If inclined, I’d reply ‘I was too annoyed at your late cancellation and your 11pm proposal to respond. I am even more annoyed by your rudeness. So now you know how I feel.’

Wheresthebeach · 28/05/2024 00:30

Cancelling with an hours notice is awful. Suggesting a booty call is just insulting. He’s a complete dick and your well rid. His follow up message tells you all you need to know - he will behave badly, without any consideration for you, expect sex and get nasty when it doesn’t happen. Run.

JFDIYOLO · 28/05/2024 00:46

I agree you should have responded - and told him exactly what you thought of his ditching your original plans for something better, but still expecting you to make yourself available at his convenience after waiting around for him all night.

Fine we all need to see our friends and it's healthy to give time to those friendships.

Not fine to put you in a little box marked 'convenient'.

Let him know. Silence is passive aggressive; time for assertiveness.

DeeCeeCherry · 28/05/2024 00:59

Well, why didnt you reply? Maybe you were being petty because you were annoyed. Wanting a reaction out of him, which you've now got. But what does it matter anyway, youve known him a mere 2 months of your life so writing about him and analysing seems a waste of time. Just bin him if you dont like his style, simple

incandescentglow · 28/05/2024 01:04

i would have done exactly the same as you, he was disrespectful of your time and energy so why would you be respectful of his? he didnt warrant a reply

dont u worry op i got u

SleepPrettyDarling · 28/05/2024 01:04

JFDIYOLO · 28/05/2024 00:46

I agree you should have responded - and told him exactly what you thought of his ditching your original plans for something better, but still expecting you to make yourself available at his convenience after waiting around for him all night.

Fine we all need to see our friends and it's healthy to give time to those friendships.

Not fine to put you in a little box marked 'convenient'.

Let him know.
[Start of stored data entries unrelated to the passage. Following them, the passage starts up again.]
This is an optimization exercise on Yosys and OpenROAD, whose aim is small area and a short achievable clock period, not a production implementation. The RTL was checked by simulation tests, not by an equivalence proof against the original design. No activity file was given, so power comes from the tool's default toggle rates.

--- flow/flow/run.sh ---
#!/bin/bash
# Layout of the design: the standard flow, with one step added after
# placement: flow/pull_out_regs.tcl moves the registers that drive output
# ports next to the ports' buffers and legalizes the placement again.
# Everything else, synthesis included, is the standard flow's. Each part's
# output goes to a log file of its own here; ORFS keeps each step's own log
# under orfs/logs/.
set -euo pipefail
bash standard.sh place > flow_place.log 2>&1
res=orfs/results/$FLOW_PLATFORM/sync_fifo_param/base
PLATFORM_DIR=$FLOW_HOME/platforms/$FLOW_PLATFORM PLACE_ODB=$res/3_place.odb \
  openroad -no_init -exit flow/pull_out_regs.tcl > flow_pull_out_regs.log 2>&1
bash standard.sh finish > flow_finish.log 2>&1
--- flow/flow/pull_out_regs.tcl ---
# After placement: move each register (and an inverter between it and the
# port buffer, if there is one) that drives an output port's buffer next
# to that buffer, then legalize. The output paths are the slowest paths of
# this design, and the registers otherwise sit far from their port.
set plat $::env(PLATFORM_DIR)
read_lef $plat/lef/sky130_fd_sc_hd.tlef
read_lef $plat/lef/sky130_fd_sc_hd_merged.lef
read_liberty $plat/lib/sky130_fd_sc_hd__tt_025C_1v80.lib
read_db $::env(PLACE_ODB)
set block [ord::get_db_block]

proc driver_inst {net} {
  foreach it [$net getITerms] {
    if {[$it isOutputSignal]} { return [$it getInst] }
  }
  return ""
}
proc input_net {inst} {
  foreach it [$inst getITerms] {
    if {[$it isInputSignal] && [$it getNet] != "NULL"} {
      set n [$it getNet]
      if {[$n getSigType] == "SIGNAL"} { return $n }
    }
  }
  return ""
}

set moved 0
foreach bt [$block getBTerms] {
  if {[$bt getIoType] != "OUTPUT"} continue
  set buf [driver_inst [$bt getNet]]
  if {$buf == ""} continue
  set loc [$buf getLocation]
  set src [driver_inst [input_net $buf]]
  for {set k 0} {$k < 2 && $src != ""} {incr k} {
    set m [[$src getMaster] getName]
    if {[$src isFixed]} break
    $src setLocation [lindex $loc 0] [lindex $loc 1]
    incr moved
    puts "moved $m [$src getName] to $loc"
    if {[string match "*__df*" $m]} break
    if {![string match "*__inv*" $m]} break
    set src [driver_inst [input_net $src]]
  }
}
puts "moved $moved instances"
detailed_placement
check_placement -verbose
write_db $::env(PLACE_ODB)
--- flow/standard.sh ---
#!/bin/bash
# synth_recipe.tcl (not shown) runs the flow's synth.tcl, then flattens the netlist and writes it again
# the make line also repeats each setting of config.mk as NAME=value (left out here)
make -C /OpenROAD-flow-scripts/flow DESIGN_CONFIG=/design/flow/config.mk WORK_HOME=/design/flow/orfs CLKGATE_MAP_FILE= SYNTH_SCRIPT=/design/flow/synth_recipe.tcl "${@:-finish}"
--- flow/config.mk ---
export PLATFORM = sky130hd
export DESIGN_NAME = sync_fifo_param
export DESIGN_NICKNAME = sync_fifo_param
export VERILOG_FILES = /design/flow/design.v
export SDC_FILE = /design/flow/constraint.sdc
export NUM_CORES = 4
export LEC_CHECK = 0
export CAP_MARGIN = 20
export CORE_MARGIN = 2
export CORE_UTILIZATION = 50
export CTS_CLUSTER_DIAMETER = 100
export CTS_CLUSTER_SIZE = 25
export SETUP_SLACK_MARGIN = 1.9
export SLEW_MARGIN = 20
export SYNTH_HIERARCHICAL = 1
--- flow/constraint.sdc ---
create_clock -name core_clock -period 4.0 [get_ports {sys_clk}]
set_input_delay 0.8000 -clock core_clock [delete_from_list [all_inputs] [get_ports {sys_clk}]]
set_output_delay 0.8000 -clock core_clock [all_outputs]
set_load 0.01 [all_outputs]
--- flow/design.v ---
package fifo_pkg;
    localparam int DEF_DATA_W = 8;
    localparam int DEF_ADDR_W = 8;
    localparam int FIFO_STD  = 0;
    localparam int FIFO_FWFT = 1;
    function automatic int clog2(input int value);
        int r;
        r = 0;
        while ((1 << r) < value) begin
            r = r + 1;
        end
        clog2 = r;
    endfunction
endpackage
module fifo_slot_mux
#(
    parameter int DATA_W = fifo_pkg::DEF_DATA_W
) (
    input  logic [DATA_W-1:0] hd,
    input  logic [DATA_W-1:0] sh,
    input  logic [DATA_W-1:0] ld,
    input  logic [DATA_W-1:0] q,
    input  logic [DATA_W-1:0] n,
    input  logic [DATA_W-1:0] x,
    output logic [DATA_W-1:0] y
);
    assign y = ~((hd & q) | (sh & n) | (ld & x));
endmodule
module fifo_slot_free (
    input  logic le_hi,
    input  logic ne_hi,
    input  logic le_lo,
    output logic free
);
    assign free = le_hi & (ne_hi | le_lo);
endmodule
module fifo_slot_ctl (
    input  logic free0,
    input  logic free1,
    input  logic rd,
    input  logic rd_n,
    output logic hd,
    output logic sh
);
    assign hd = ~(free0 | rd);
    assign sh = ~(free1 | rd_n);
endmodule
module fifo_slot_ld (
    input  logic free0,
    input  logic free1,
    input  logic rd,
    output logic ld
);
    assign ld = free0 | (free1 & rd);
endmodule
module sync_fifo_param
#(
    parameter int DATA_W    = fifo_pkg::DEF_DATA_W,
    parameter int ADDR_W    = fifo_pkg::DEF_ADDR_W,
    parameter int AF_THRESH = (1 << ADDR_W) - 2,
    parameter int AE_THRESH = 2
) (
    input  logic              sys_clk,
    input  logic              sys_rst,
    input  logic              wr_en,
    input  logic [DATA_W-1:0] din,
    input  logic              rd_en,
    output logic [DATA_W-1:0] dout,
    output logic              full,
    output logic              empty,
    output logic              almost_full,
    output logic              almost_empty,
    output logic [ADDR_W:0]   data_count,
    output logic              overflow,
    output logic              underflow
);
    localparam int CW    = ADDR_W + 1;
    localparam int DEPTH = 1 << ADDR_W;
    localparam logic [ADDR_W:0] DEPTH_C = CW'(DEPTH);
    localparam logic [ADDR_W:0] AF_C    = CW'(AF_THRESH);
    localparam logic [ADDR_W:0] AE_C    = CW'(AE_THRESH);
    logic            wr_acc;
    logic            rd_acc;
    logic            inc;
    logic            dec;
    logic            phase;          
    logic [ADDR_W:0] ncount;         
    logic            nfull;          
    logic            empty_i;        
    logic            empty_q;        
    logic            aempty_q;       
    logic [ADDR_W:0] count;
    logic [15:0]     le_hi;          
    logic [15:0]     ne_hi;          
    logic [14:0]     le_lo;          
    assign count = ~ncount;
    assign wr_acc = wr_en & nfull;
    assign rd_acc = rd_en & ~empty_i;
    assign inc    = wr_acc & ~rd_acc;
    assign dec    = rd_acc & ~wr_acc;
    logic [DATA_W*(DEPTH+1)-1:0] q;
    logic [DATA_W*DEPTH-1:0]     d;
    logic [DATA_W-1:0]           x;
    logic [DEPTH:0]              free;    
    assign q[DATA_W*(DEPTH+1)-1 -: DATA_W] = '0;
    assign x = din ^ {DATA_W{phase}};
    genvar i;
    generate
        for (i = 0; i < DEPTH; i++) begin : g_free
            fifo_slot_free u_free (
                .le_hi (le_hi[i/16]),
                .ne_hi (ne_hi[i/16]),
                .le_lo ((i % 16 == 15) ? 1'b1 : le_lo[(i % 16 == 15) ? 0 : i % 16]),
                .free  (free[i])
            );
        end
        assign free[DEPTH] = 1'b1;
        for (i = 0; i < DEPTH; i++) begin : g_slot
            logic hd, sh, ld;
            fifo_slot_ctl u_ctl (
                .free0 (free[i]),
                .free1 (free[i+1]),
                .rd    (rd_en),
                .rd_n  (~rd_en),
                .hd    (hd),
                .sh    (sh)
            );
            fifo_slot_ld u_ld (
                .free0 (free[i]),
                .free1 (free[i+1]),
                .rd    (rd_en),
                .ld    (ld)
            );
            fifo_slot_mux #(.DATA_W(DATA_W)) u_mux (
                .hd ({DATA_W{hd}}),
                .sh ({DATA_W{sh}}),
                .ld ({DATA_W{ld}}),
                .q  (q[DATA_W*i +: DATA_W]),
                .n  (q[DATA_W*(i+1) +: DATA_W]),
                .x  (x),
                .y  (d[DATA_W*i +: DATA_W])
            );
        end
    endgenerate
    always_ff @(posedge sys_clk) begin
        q[DATA_W*DEPTH-1:0] <= d;
    end
    logic [ADDR_W:0] count_up, count_dn, count_next;
    logic            full_next, empty_next, af_next, ae_next;
    assign count_up = count + CW'(1);
    assign count_dn = count - CW'(1);
    always_comb begin
        if (inc) begin
            count_next = count_up;
            full_next  = (count == DEPTH_C - CW'(1));
            empty_next = 1'b0;
            af_next    = (count >= AF_C - CW'(1));
            ae_next    = (count <= AE_C - CW'(1));
        end else if (dec) begin
            count_next = count_dn;
            full_next  = 1'b0;
            empty_next = (count == CW'(1));
            af_next    = (count >= AF_C + CW'(1));
            ae_next    = (count <= AE_C + CW'(1));
        end else begin
            count_next = count;
            full_next  = (count == DEPTH_C);
            empty_next = (count == '0);
            af_next    = (count >= AF_C);
            ae_next    = (count <= AE_C);
        end
    end
    logic [15:0] le_hi_next, ne_hi_next, le_hi_up, ne_hi_up, le_hi_dn, ne_hi_dn;
    logic [14:0] le_lo_next, le_lo_up, le_lo_dn;
    logic        lo15, lo0;
    assign lo15 = ~le_lo[14];
    assign lo0  = le_lo[0];
    always_comb begin
        le_lo_up[0] = lo15;
        for (int b = 1; b < 15; b++) begin
            le_lo_up[b] = le_lo[b-1] | lo15;
        end
        for (int b = 0; b < 14; b++) begin
            le_lo_dn[b] = le_lo[b+1] & ~lo0;
        end
        le_lo_dn[14] = ~lo0;
        le_hi_up[0] = lo15 ? 1'b0 : le_hi[0];
        ne_hi_up[0] = lo15 ? 1'b1 : ne_hi[0];
        for (int a = 1; a < 16; a++) begin
            le_hi_up[a] = lo15 ? le_hi[a-1] : le_hi[a];
            ne_hi_up[a] = lo15 ? ne_hi[a-1] : ne_hi[a];
        end
        for (int a = 0; a < 15; a++) begin
            le_hi_dn[a] = lo0 ? le_hi[a+1] : le_hi[a];
            ne_hi_dn[a] = lo0 ? ne_hi[a+1] : ne_hi[a];
        end
        le_hi_dn[15] = lo0 ? 1'b1  : le_hi[15];
        ne_hi_dn[15] = lo0 ? nfull : ne_hi[15];
        if (inc) begin
            le_hi_next = le_hi_up;
            ne_hi_next = ne_hi_up;
            le_lo_next = le_lo_up;
        end else if (dec) begin
            le_hi_next = le_hi_dn;
            ne_hi_next = ne_hi_dn;
            le_lo_next = le_lo_dn;
        end else begin
            le_hi_next = le_hi;
            ne_hi_next = ne_hi;
            le_lo_next = le_lo;
        end
    end
    assign empty        = ~empty_q;
    assign almost_empty = ~aempty_q;
    always_ff @(posedge sys_clk or posedge sys_rst) begin
        if (sys_rst) begin
            le_hi        <= '1;
            ne_hi        <= 16'hfffe;
            le_lo        <= '1;
            phase        <= 1'b0;
            ncount       <= '1;
            nfull        <= 1'b1;
            empty_i      <= 1'b1;
            data_count   <= '0;
            full         <= 1'b0;
            empty_q      <= 1'b0;
            almost_full  <= 1'b0;
            aempty_q     <= 1'b0;
            overflow     <= 1'b0;
            underflow    <= 1'b0;
            dout         <= '0;
        end else begin
            le_hi        <= le_hi_next;
            ne_hi        <= ne_hi_next;
            le_lo        <= le_lo_next;
            phase        <= ~phase;
            ncount       <= ~count_next;
            nfull        <= ~full_next;
            empty_i      <= empty_next;
            data_count   <= count_next;
            full         <= full_next;
            empty_q      <= ~empty_next;
            almost_full  <= af_next;
            aempty_q     <= ~ae_next;
            overflow     <= wr_en & ~nfull;
            underflow    <= rd_en & empty_i;
            if (rd_acc) begin
                dout <= q[DATA_W-1:0] ^ {DATA_W{phase}};
            end
        end
    end
endmodule
==> results of run 1 <==
## cells in the mapped netlist (all sizes together), types with 3 or more instances
cell | count | area [um2]
a21o | 257 | 1930
a21oi | 47 | 235
a222oi | 2048 | 20500
a22oi | 13 | 97.6
buf | 9 | 51.3
clkbuf | 15 | 56.3
dfrtp | 25 | 626
dfstp | 57 | 1500
dfxtp | 2048 | 41000
ha | 8 | 100
inv | 16 | 60.1
mux2i | 30 | 300
nand2 | 22 | 82.6
nand2b | 10 | 62.6
nor2 | 554 | 2080
nor2b | 15 | 93.8
nor3 | 3 | 15.0
o21a | 256 | 1920
o21ai | 18 | 90.1
xnor2 | 14 | 123
xor2 | 14 | 123
## flip-flops by register name (all words and copies together), names as in the netlist
name and count:
empty_i 1, overflow 1, ne_hi 16, full 1
ncount 9, underflow 1, data_count 9, le_hi 16
phase 1, aempty_q 1, almost_full 1, nfull 1
dout 8, le_lo 15, empty_q 1, q 2048
## per-module statistics from Yosys, one instance, submodules excluded, excerpt
module | flops+latches | cells | times used
fifo_slot_ctl | 0 | 2 | 256
fifo_slot_free | 0 | 1 | 256
fifo_slot_ld | 0 | 1 | 256
sync_fifo_param | 2130 | 2428 | 1
## power by group
part	internal (mW)	switching, mW	leakage, nW
clock network	4.52	6.49	1.27
registers	30.7	6.71	18.2
logic	7.91	11.1	11.8
## worst max-delay path: stages
cell	delay (ns)
buf_8	0.28
clkinvlp_4	0.37
buf_12	0.34
nor2_1	0.54
a222oi_1	0.17
## logic make-up after synthesis
family | count (synthesis) | synth area share, %
AOI/OAI and AO/OA | 2647 | 34.9
xor gates and xnor gates | 28 | 0.344
adders and majority gates | 8 | 0.141
buffers and inverters | 40 | 0.235
DFF | 2130 | 60.6
muxes | 32 | 0.453
other | 2 | 0.0105
and+or+nand+nor | 613 | 3.37
## what timing repair did
item                                    in CTS  in global routing
buffers inserted                            37                 27
pin swaps                                    3                  3
endpoints found under the setup margin    2094                333
resized for setup                          127                 30
gates cloned                                 0                  4
## path summary, 6_finish.rpt
kind	end	cells after the start	slack [ns]
min in group asynchronous	data_count[6]	2	0.48
worst max-delay path	q[1993]	5	1.90
worst min-delay path	q[1446]	1	0.43
worst min register to register	q[1446]	1	0.43
worst max register to register	q[1623]	4	1.94
max in group asynchronous	ne_hi[14]	3	2.65
## layer usage
metal | GRT usage, % | part of all wire (%)
met4 | 6.65 | 2.1
met3 | 3.20 | 7.7
met2 | 43.3 | 46
met1 | 38.9 | 44
met5 | 0 | 0
## area by class of cell
type	count	area share, %
Sequential cell	2130	55.0
Multi-Input combinational cell	3354	36.0
Clock buffer	115	3.25
Tap cell	1890	3.01
Timing Repair Buffer	170	2.55
Inverter	16	0.0845
Clock inverter	5	0.0606
## through the flow
| step | std cells | instance area [um2] | worst slack, ns |
|---|---|---|---|
| 6_report | 7680 | 78500 | 1.90 |
| 5_1_grt | 7680 | 78500 | 1.84 |
| 4_1_cts | 7649 | 78000 | 1.87 |
| 3_5_place_dp | 7492 | 74900 | 0.640 |
| 2_1_floorplan | 5524 | 71500 | -0.406 |
| 3_3_place_gp | 7492 | 74900 | 0.720 |
==> notes.md, run 1 <==
Tcrit/Tclk final: 52.6%
Clk_skew: 0.0412 ns
HP Start: q[1454]
Total Nets Final: 5,787
Synth-to-layout area growth: 10.2%
Crit Path Class: in -> reg
HP Class: reg -> reg
Fin util: 55.5%
Detail Route Antenna Nets: 0
Vias per inst: 7.65
Synthesized area: 71,200 um2
Starting Density: 50.4%
Flops & latches, synth: 2,130
Pin slew with the least headroom to its limit: 0.883 ns
Routability Congestion: 0.777
Max clock buf depth: 3
Worst reg2reg startpoint: phase
Clock sink total: 2,130
Die height: 381 um
Worst Path Required: 4.54 ns
Crit path max fanout: 90
Maximum VDD drop: 0.000460 V
Final Critical Period: 2.10 ns
WHS: 0.427 ns
Yosys cell types: 39
Num CTS Buffers: 95
FILL cells: 11,950
Fin. Hold Viols: 0
All-layer global routing usage: 27.0%
Status: finished clean
Die X: 381 um
Unrepaired setup endpoints after global routing: yes
Synth async-reset ratio: 3.85%
Routed len/inst: 27.2 um
Critical Path Source: rd_en
Final Setup Violations: 0
Clock transition at path regs: 0.09 ns
Main flop type after synthesis: dfxtp_1
P_leak: 31.2 nW
Synth warnings: 7
Register area share after synthesis: 60.6%
TritonRoute pass-1 iters: 15
Hold Buf Count CTS: 0
Multi-input logic area: 28,300 um2
Clk root buf: clkbuf_16
DRC Markers: 0
Clk latency of the worst-skew pair: 0.74 ns
Global-route wire length before repair: 324,000 um
Core ar.: 141,000 um2
Cell Pwr Density: 859 nW/um2
H-tree Lvls: 3
Slew headroom: 41.1%
Total Die Area: 145,000 um2
Starting DRT DRC Count: 13,894
Setup TNS: 0 ns
Mean Syn Cell Area: 12.9 um2
# rows: 138
Vias in the first global route: 55,024
Arr. time, crit path: 2.64 ns
Max Clock Freq: 475 MHz
Share of cells above drive strength 1: 6.17%
Wire length after detailed routing: 209,000 um
Crit end category: flop
EDFF count, synth: 0
FF+latch area: 43,200 um2
Largest net degree at the start of global routing: 157
Ports: 35
Syn Inst Count: 5,500
Total power: 67.4 mW
Max capacitance violation total: 0
Startpoint types: input pin
Final max-slew violation count: 0
Initial antenna violation count: 0
Via count: 58,783
Most frequent cells in the layout: a222oi_1 (2,048), dfxtp_1 (2,048), nor2_1 (545), a21o_1 (257), o21a_1 (256)
Ant. Diodes: 0
CTS tree: yes
Grt ovf: 0
Number of buffers added on ports: 34
Hpwl dp: 124,000 um
==> run 2: changes to the inputs <==
==> flow/flow/run.sh (replaced) <==
#!/bin/bash
# Layout of the design: the standard flow, with two changes:
# - the input and output ports get plain buffers (buf_4) instead of the
#   delay cells that buffer_ports picks by default;
# - after placement, flow/pull_out_regs.tcl moves the registers that drive
#   output ports next to the ports' buffers and legalizes the placement.
# Everything else, synthesis included, is the standard flow's. Each part's
# output goes to a log file of its own here; ORFS keeps each step's own log
# under orfs/logs/.
set -euo pipefail
export BUFFER_PORTS_ARGS="-buffer_cell sky130_fd_sc_hd__buf_4"
bash standard.sh place > flow_place.log 2>&1
res=orfs/results/$FLOW_PLATFORM/sync_fifo_param/base
PLATFORM_DIR=$FLOW_HOME/platforms/$FLOW_PLATFORM PLACE_ODB=$res/3_place.odb \
  openroad -no_init -exit flow/pull_out_regs.tcl > flow_pull_out_regs.log 2>&1
bash standard.sh finish > flow_finish.log 2>&1
==> notes.md, run 2 <==
CP max stage delay: 0.42 ns
Mean Syn Cell Area: 12.9 um2
Fin. Hold Viols: 0
Crit Path Class: reg -> out
Via count: 58,720
Global-route wire length before repair: 324,000 um
Final Cell Area: 78,800 um2
Cell Area, Placed: 75,100 um2
Max capacitance violation total: 0
Share of cells above drive strength 1: 6.54%
Synth warnings: 7
Routability Congestion: 0.815
Clock sink total: 2,130
Regs by FF count: q (2048), le_hi (16), ne_hi (16)
P_leak: 31.4 nW
Crit end category: primary output
WHS: 0.172 ns
TritonRoute pass-1 iters: 12
Core ar.: 141,000 um2
Total Nets Final: 5,807
H-tree Lvls: 3
Clk root buf: clkbuf_16
FILL cells: 11,907
HP Class: in -> async
Hpwl dp: 126,000 um
Worst path bufs/invs: 1
Clock transition at path regs: 0.10 ns
Crit path cell chain: buf_6
Wire length after detailed routing: 211,000 um
Arr. time, crit path: 1.29 ns
Synth async-reset ratio: 3.85%
Top cells by area, synth: dfxtp_1 (58%), a222oi_1 (29%), nor2_1 (2.9%)
Synth cell count leaders: a222oi_1 (2,048), dfxtp_1 (2,048), nor2_1 (553)
Starting DRT DRC Count: 14,095
Starting Density: 50.4%
CTS tree: yes
Vias per inst: 7.62
Clk latency of the worst-skew pair: 0.75 ns
Synthesized area: 71,200 um2
Flops & latches, synth: 2,130
# rows: 138
Die X: 381 um
Die height: 381 um
Main flop type after synthesis: dfxtp_1
EDFF count, synth: 0
Non-filler cells, final: 7,702
DRC Markers: 0
Cell Pwr Density: 856 nW/um2
Ports: 35
Vias in the first global route: 55,542
Yosys cell types: 39
Most frequent cells in the layout: a222oi_1 (2,048), dfxtp_1 (2,048), nor2_1 (551), a21o_1 (257), o21a_1 (256)
Largest net degree at the start of global routing: 148
Final max-slew violation count: 0
Unrepaired setup endpoints after global routing: yes
Grt ovf: 0
Top-area cell type share of the netlist area: 57.6%
Num CTS Buffers: 95
Register area share after synthesis: 60.6%
Tcrit/Tclk final: 52.2%
Max FFs per register: 2,048
Max clock buf depth: 3
Initial antenna violation count: 7
Area leader, netlist: dfxtp_1
CP max-delay cell: dfrtp_1
Total Die Area: 145,000 um2
Clk_skew: 0.0317 ns
Largest Register: q
Number of buffers added on ports: 34
Post-placement cell count: 7,510
Detail Route Antenna Nets: 0
Hold Buf Count CTS: 0
Setup TNS: 0 ns
Syn Inst Count: 5,500
Final Setup Violations: 0
Routed len/inst: 27.3 um
Maximum VDD drop: 0.000488 V
Synth-to-layout area growth: 10.7%
Family with the most delay on the worst path: flip-flops
Status: finished clean
Final Critical Period: 2.09 ns
Worst Path Required: 3.20 ns
Max Clock Freq: 479 MHz
FF-to-FF setup slack: 1.92 ns
Slew headroom: 37.2%
Crit path max fanout: 2
All-layer global routing usage: 27.3%
Pin slew with the least headroom to its limit: 0.942 ns
Startpoint types: flop
## run 2: cell count changes in the layout (fill, tap and decap cells not counted), moves of 5 or more
cell,previous run,this run
buf_16,2,7
buf_6,18,28
buf_2,12,0
nor2_1,545,551
clkdlybuf4s50_1,10,0
nor2_2,9,2
buf_4,79,99
## run 2: final timing paths
check / start / to / cells past startpoint
setup / recovery: dout[5] / dout[5] / 1
hold / removal: sys_rst / overflow / 2
setup reg to reg: ncount[5] / data_count[8] / 5
hold reg to reg: q[1374] / q[1366] / 1
max in group asynchronous: sys_rst / le_hi[14] / 3
min in group core_clock: wr_en / overflow / 2
## run 2: through the flow
step / power, mW / utilization [%] / setup slack, ns
after floorplan: 48.8 / - / -0.406
after global placement: 55.2 / 53.1 / 0.947
after detailed placement: 55.7 / 53.1 / 0.927
after CTS: 67.2 / 55.6 / 1.81
after global routing: 71.2 / 55.7 / 1.83
final: 67.4 / 55.7 / 1.91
Silence is passive aggressive; time for assertiveness.

I disagree that silence is passive aggressive. She’s under no obligation to respond at speed to a text (not even a phone call!) that cancels her evening.

SleepPrettyDarling · 28/05/2024 01:06

DeeCeeCherry · 28/05/2024 00:59

Well, why didnt you reply? Maybe you were being petty because you were annoyed. Wanting a reaction out of him, which you've now got. But what does it matter anyway, youve known him a mere 2 months of your life so writing about him and analysing seems a waste of time. Just bin him if you dont like his style, simple

It’s not petty to be annoyed. And it’s not petty to decide to do something else to busy and distract from one’s annoyance.

DeeCeeCherry · 28/05/2024 01:15

SleepPrettyDarling

I asked why OP didnt reply. I didnt say it was petty to be annoyed - nothing wrong with being petty at times. Nor did I say its wrong to be annoyed - its just that you've read it wrong.

Questionsthree · 28/05/2024 01:45

DeeCeeCherry · 28/05/2024 00:59

Well, why didnt you reply? Maybe you were being petty because you were annoyed. Wanting a reaction out of him, which you've now got. But what does it matter anyway, youve known him a mere 2 months of your life so writing about him and analysing seems a waste of time. Just bin him if you dont like his style, simple

Writing about the OPs post and trying incorrectly to analyse her seems a waste if time. Just scroll past if you don't think it matters, simple.

Questionsthree · 28/05/2024 01:50

SleepPrettyDarling · 28/05/2024 01:04

I disagree that silence is passive aggressive. She’s under no obligation to respond at speed to a text (not even a phone call!) that cancels her evening.

Correct. It's not remotely passive aggressive and again the term is being used incorrectly and makes a bad argument even worse.

Being passive aggressive means expressing negative feelings in an unassertive way.

The OP ignored a rude and entitled man assertively. It was a perfect assertive way to communicate. No response is also a response.

Geppili · 28/05/2024 01:52

Total knobjockey!

Mouse78013 · 28/05/2024 02:39

Don’t reply. His second text was rude and very manipulative - implying you think you’re too good for him.
NEWSFLASH: You are.

PremiumListing · 28/05/2024 03:13

Well played, very well played. He very badly needed putting in his place.